**Your objective:** From the entries below, copy every line that holds the word "shift".

**Available data:**
╭──

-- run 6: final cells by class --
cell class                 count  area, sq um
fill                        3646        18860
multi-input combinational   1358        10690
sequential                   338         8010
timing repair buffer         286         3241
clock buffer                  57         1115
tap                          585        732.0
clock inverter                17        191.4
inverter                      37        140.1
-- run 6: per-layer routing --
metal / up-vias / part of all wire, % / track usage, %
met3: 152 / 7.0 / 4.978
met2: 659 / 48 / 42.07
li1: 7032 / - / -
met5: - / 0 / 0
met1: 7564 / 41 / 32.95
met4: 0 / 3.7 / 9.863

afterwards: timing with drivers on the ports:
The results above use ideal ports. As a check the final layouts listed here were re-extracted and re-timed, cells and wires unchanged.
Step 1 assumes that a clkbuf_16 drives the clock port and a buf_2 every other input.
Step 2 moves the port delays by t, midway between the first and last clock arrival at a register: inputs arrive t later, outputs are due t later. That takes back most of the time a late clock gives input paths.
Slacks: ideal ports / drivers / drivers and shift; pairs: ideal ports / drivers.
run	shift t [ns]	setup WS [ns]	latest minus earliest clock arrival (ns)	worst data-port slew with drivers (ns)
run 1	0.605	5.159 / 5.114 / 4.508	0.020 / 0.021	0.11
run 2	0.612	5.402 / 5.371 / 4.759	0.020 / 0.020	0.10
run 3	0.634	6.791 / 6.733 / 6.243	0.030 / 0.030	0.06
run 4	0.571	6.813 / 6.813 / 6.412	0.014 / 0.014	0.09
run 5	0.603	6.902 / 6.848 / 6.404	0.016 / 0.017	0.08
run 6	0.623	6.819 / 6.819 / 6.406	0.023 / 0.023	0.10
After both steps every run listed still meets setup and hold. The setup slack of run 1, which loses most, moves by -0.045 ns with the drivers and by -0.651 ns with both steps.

╰──
╭──

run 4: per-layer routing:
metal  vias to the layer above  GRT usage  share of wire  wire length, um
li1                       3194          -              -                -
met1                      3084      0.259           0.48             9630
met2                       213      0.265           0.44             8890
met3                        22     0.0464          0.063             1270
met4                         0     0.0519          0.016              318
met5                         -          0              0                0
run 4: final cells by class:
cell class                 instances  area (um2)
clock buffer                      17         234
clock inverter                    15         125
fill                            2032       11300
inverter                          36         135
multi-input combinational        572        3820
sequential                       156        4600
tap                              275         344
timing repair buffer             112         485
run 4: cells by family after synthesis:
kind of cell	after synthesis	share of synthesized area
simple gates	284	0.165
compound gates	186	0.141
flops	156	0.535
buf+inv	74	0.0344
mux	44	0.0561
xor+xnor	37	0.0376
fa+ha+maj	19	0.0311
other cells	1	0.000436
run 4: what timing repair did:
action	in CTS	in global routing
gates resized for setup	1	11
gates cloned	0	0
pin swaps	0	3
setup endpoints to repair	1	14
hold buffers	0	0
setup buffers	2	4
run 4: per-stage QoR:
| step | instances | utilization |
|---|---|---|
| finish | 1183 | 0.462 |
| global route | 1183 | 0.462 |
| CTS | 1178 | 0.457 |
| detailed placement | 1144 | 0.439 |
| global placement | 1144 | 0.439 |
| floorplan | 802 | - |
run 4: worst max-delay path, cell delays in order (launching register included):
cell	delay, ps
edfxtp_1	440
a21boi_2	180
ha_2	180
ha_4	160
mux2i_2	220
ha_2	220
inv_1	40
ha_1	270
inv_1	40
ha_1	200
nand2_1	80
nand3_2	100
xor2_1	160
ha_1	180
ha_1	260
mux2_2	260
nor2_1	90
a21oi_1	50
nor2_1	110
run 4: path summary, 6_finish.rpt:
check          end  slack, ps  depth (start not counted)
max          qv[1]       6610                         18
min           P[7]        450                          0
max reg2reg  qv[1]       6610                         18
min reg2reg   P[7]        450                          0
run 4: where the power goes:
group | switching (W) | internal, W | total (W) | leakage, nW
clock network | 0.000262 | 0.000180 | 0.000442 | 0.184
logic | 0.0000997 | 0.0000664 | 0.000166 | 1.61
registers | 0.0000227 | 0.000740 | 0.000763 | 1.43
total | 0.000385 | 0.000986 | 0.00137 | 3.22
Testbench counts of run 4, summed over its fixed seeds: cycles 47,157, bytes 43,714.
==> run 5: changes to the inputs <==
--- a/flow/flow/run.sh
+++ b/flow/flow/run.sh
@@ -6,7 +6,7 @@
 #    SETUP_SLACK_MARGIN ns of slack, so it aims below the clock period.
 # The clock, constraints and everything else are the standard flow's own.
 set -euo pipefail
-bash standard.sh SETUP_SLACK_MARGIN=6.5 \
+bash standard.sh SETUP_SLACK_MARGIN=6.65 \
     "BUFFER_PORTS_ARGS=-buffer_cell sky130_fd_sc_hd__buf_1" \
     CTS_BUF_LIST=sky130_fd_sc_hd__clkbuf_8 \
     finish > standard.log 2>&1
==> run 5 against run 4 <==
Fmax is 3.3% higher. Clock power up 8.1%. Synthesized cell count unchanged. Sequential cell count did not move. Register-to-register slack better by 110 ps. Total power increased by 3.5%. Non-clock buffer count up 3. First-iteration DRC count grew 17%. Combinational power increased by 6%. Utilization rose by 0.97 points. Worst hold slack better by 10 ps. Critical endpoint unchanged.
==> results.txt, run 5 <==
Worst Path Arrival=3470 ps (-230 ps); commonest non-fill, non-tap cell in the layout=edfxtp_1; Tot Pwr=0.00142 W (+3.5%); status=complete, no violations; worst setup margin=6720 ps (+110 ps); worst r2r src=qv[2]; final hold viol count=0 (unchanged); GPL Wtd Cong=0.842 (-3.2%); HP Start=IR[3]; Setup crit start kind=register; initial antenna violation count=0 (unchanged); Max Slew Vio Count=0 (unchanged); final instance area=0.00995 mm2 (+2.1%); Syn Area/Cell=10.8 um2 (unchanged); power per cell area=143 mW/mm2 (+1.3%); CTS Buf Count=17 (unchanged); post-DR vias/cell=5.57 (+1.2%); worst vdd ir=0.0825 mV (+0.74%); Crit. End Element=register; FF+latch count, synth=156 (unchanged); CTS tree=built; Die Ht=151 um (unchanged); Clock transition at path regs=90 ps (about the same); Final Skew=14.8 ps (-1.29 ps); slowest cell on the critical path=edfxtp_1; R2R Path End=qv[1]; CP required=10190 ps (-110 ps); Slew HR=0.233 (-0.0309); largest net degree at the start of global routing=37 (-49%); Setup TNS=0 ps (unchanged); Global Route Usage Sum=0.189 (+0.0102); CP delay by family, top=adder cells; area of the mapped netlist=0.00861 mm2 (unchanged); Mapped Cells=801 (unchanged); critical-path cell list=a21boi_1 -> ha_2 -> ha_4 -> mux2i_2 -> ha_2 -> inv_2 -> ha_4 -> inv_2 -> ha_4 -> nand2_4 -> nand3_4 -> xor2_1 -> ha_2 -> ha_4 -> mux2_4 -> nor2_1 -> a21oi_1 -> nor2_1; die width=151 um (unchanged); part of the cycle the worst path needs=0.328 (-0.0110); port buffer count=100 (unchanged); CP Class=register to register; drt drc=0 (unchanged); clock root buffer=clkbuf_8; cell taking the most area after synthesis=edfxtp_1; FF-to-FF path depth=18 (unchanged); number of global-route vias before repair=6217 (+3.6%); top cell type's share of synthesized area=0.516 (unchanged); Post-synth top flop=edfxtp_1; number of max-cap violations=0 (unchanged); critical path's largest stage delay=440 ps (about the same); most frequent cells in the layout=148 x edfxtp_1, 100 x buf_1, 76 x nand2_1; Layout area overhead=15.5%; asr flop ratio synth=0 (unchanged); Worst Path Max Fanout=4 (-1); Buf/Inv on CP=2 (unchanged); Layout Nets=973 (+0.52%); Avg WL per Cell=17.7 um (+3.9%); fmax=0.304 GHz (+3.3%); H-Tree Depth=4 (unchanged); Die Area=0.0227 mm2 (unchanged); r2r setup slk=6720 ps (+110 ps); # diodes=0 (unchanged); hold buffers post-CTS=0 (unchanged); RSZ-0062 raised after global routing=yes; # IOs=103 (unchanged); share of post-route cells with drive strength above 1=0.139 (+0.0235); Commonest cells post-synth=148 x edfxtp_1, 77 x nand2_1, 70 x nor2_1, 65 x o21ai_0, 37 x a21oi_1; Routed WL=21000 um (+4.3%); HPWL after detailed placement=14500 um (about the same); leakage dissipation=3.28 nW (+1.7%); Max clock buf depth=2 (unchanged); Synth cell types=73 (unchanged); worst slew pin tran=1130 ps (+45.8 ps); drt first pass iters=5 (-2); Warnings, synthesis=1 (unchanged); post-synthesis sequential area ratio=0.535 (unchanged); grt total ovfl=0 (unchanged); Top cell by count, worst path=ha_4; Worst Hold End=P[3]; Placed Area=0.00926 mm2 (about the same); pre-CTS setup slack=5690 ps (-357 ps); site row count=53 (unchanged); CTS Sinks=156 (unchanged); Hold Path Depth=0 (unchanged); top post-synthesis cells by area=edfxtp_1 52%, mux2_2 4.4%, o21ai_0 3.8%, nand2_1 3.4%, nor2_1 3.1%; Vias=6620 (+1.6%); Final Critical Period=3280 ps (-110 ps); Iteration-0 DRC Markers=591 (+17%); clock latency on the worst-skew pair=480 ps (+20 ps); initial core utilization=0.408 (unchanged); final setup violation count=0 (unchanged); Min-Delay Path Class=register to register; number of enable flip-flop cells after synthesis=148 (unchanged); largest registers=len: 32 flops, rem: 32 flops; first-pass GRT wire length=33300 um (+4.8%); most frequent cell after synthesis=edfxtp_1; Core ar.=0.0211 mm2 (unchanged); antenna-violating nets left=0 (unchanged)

╰──
╭──

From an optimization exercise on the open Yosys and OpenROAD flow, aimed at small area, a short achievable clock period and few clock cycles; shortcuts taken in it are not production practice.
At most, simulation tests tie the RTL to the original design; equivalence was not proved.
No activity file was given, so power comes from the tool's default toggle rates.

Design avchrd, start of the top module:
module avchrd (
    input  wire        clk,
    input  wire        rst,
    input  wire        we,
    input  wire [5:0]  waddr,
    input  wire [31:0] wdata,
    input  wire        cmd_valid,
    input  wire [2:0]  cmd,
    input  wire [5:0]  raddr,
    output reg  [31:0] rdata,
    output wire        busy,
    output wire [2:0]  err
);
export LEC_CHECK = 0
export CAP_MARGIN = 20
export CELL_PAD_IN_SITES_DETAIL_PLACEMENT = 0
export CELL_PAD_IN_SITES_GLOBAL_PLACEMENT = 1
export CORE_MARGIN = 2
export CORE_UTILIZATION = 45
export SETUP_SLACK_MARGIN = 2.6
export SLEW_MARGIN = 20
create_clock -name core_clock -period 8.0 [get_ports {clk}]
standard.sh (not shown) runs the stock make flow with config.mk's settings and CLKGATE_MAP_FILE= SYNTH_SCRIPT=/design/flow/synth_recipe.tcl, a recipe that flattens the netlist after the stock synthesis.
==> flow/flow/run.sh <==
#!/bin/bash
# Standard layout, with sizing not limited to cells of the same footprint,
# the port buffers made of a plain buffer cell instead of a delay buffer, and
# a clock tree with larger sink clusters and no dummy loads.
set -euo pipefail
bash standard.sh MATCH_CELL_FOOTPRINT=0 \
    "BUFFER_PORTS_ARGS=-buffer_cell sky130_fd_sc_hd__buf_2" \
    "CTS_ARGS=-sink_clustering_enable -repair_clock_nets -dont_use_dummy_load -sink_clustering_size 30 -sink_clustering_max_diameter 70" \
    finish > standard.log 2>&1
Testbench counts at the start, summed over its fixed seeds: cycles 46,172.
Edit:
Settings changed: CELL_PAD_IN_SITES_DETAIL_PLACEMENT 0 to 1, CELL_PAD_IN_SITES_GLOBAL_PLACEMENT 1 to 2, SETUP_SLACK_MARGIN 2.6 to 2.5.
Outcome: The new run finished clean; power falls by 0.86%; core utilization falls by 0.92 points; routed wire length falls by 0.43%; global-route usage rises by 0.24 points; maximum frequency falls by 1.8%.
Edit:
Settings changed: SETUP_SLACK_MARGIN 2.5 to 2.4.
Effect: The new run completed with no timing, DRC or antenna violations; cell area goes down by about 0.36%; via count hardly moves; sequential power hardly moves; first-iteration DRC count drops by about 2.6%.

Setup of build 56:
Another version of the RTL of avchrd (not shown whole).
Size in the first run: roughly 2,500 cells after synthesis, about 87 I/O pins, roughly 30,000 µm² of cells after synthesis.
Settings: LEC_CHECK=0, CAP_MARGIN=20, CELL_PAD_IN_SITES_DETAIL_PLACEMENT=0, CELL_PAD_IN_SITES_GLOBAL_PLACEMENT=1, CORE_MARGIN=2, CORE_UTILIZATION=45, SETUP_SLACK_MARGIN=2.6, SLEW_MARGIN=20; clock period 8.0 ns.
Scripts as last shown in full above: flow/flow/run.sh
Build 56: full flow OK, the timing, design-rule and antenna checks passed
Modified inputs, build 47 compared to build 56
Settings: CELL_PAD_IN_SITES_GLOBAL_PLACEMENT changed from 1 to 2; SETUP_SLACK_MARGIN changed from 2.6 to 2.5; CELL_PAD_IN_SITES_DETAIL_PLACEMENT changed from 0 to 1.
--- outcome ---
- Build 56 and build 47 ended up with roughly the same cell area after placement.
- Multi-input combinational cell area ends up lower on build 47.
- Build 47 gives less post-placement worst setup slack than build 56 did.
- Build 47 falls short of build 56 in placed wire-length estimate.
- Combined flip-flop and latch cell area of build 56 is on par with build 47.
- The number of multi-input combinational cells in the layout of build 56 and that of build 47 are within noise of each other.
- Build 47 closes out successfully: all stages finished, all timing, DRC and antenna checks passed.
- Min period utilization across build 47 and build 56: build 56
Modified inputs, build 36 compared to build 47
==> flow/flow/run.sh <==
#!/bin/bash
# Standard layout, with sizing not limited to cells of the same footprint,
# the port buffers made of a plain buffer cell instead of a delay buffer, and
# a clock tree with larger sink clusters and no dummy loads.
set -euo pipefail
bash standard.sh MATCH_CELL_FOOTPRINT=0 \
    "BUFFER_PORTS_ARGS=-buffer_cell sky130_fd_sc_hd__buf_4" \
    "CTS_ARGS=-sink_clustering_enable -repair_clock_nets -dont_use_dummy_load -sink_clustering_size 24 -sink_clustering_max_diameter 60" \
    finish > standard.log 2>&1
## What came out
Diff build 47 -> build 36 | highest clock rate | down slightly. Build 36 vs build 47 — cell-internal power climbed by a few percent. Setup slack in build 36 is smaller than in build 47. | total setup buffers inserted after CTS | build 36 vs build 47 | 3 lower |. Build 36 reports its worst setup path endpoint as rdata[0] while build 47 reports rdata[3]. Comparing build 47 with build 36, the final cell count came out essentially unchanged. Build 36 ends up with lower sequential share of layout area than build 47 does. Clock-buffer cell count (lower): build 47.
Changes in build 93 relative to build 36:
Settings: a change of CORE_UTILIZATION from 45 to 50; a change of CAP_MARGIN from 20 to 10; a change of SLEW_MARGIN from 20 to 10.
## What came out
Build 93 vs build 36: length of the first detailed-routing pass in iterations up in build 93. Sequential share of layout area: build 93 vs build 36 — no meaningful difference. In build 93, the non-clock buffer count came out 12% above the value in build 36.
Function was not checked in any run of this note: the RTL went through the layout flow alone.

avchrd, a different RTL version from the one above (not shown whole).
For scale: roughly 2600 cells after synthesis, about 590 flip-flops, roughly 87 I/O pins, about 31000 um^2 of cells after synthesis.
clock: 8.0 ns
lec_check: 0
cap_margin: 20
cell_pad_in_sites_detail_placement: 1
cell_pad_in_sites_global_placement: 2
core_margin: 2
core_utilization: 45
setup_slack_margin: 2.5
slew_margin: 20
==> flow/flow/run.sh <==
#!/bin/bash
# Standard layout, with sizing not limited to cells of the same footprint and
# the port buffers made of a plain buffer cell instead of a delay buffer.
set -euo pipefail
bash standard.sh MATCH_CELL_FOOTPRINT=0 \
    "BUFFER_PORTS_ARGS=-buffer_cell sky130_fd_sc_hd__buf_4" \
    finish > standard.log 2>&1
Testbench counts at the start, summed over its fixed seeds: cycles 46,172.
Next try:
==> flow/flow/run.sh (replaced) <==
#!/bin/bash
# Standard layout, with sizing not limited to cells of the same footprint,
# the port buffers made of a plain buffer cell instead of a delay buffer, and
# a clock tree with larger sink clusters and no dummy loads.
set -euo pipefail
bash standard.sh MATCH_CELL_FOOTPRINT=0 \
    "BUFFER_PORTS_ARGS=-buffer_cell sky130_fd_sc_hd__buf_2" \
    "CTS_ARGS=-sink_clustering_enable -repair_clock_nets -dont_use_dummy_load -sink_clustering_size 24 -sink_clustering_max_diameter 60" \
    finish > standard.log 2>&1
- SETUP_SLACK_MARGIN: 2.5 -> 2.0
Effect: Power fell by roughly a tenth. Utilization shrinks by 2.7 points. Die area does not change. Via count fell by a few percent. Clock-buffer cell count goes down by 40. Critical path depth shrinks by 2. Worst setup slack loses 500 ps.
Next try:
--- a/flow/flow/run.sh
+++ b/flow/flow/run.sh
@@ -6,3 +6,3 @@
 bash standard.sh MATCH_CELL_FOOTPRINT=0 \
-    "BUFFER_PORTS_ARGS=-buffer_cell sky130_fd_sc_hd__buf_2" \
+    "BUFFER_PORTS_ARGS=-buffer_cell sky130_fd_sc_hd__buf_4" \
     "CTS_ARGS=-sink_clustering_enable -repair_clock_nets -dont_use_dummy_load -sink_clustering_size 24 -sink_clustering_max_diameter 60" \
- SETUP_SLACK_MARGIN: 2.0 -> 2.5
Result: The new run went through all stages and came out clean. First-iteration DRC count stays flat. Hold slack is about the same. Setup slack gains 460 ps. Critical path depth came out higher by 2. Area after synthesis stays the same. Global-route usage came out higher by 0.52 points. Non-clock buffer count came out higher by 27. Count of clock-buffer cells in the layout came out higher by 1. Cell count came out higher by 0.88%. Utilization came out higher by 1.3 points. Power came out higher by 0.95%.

╰──

**Written response:**
Slacks: ideal ports / drivers / drivers and shift; pairs: ideal ports / drivers.
run	shift t [ns]	setup WS [ns]	latest minus earliest clock arrival (ns)	worst data-port slew with drivers (ns)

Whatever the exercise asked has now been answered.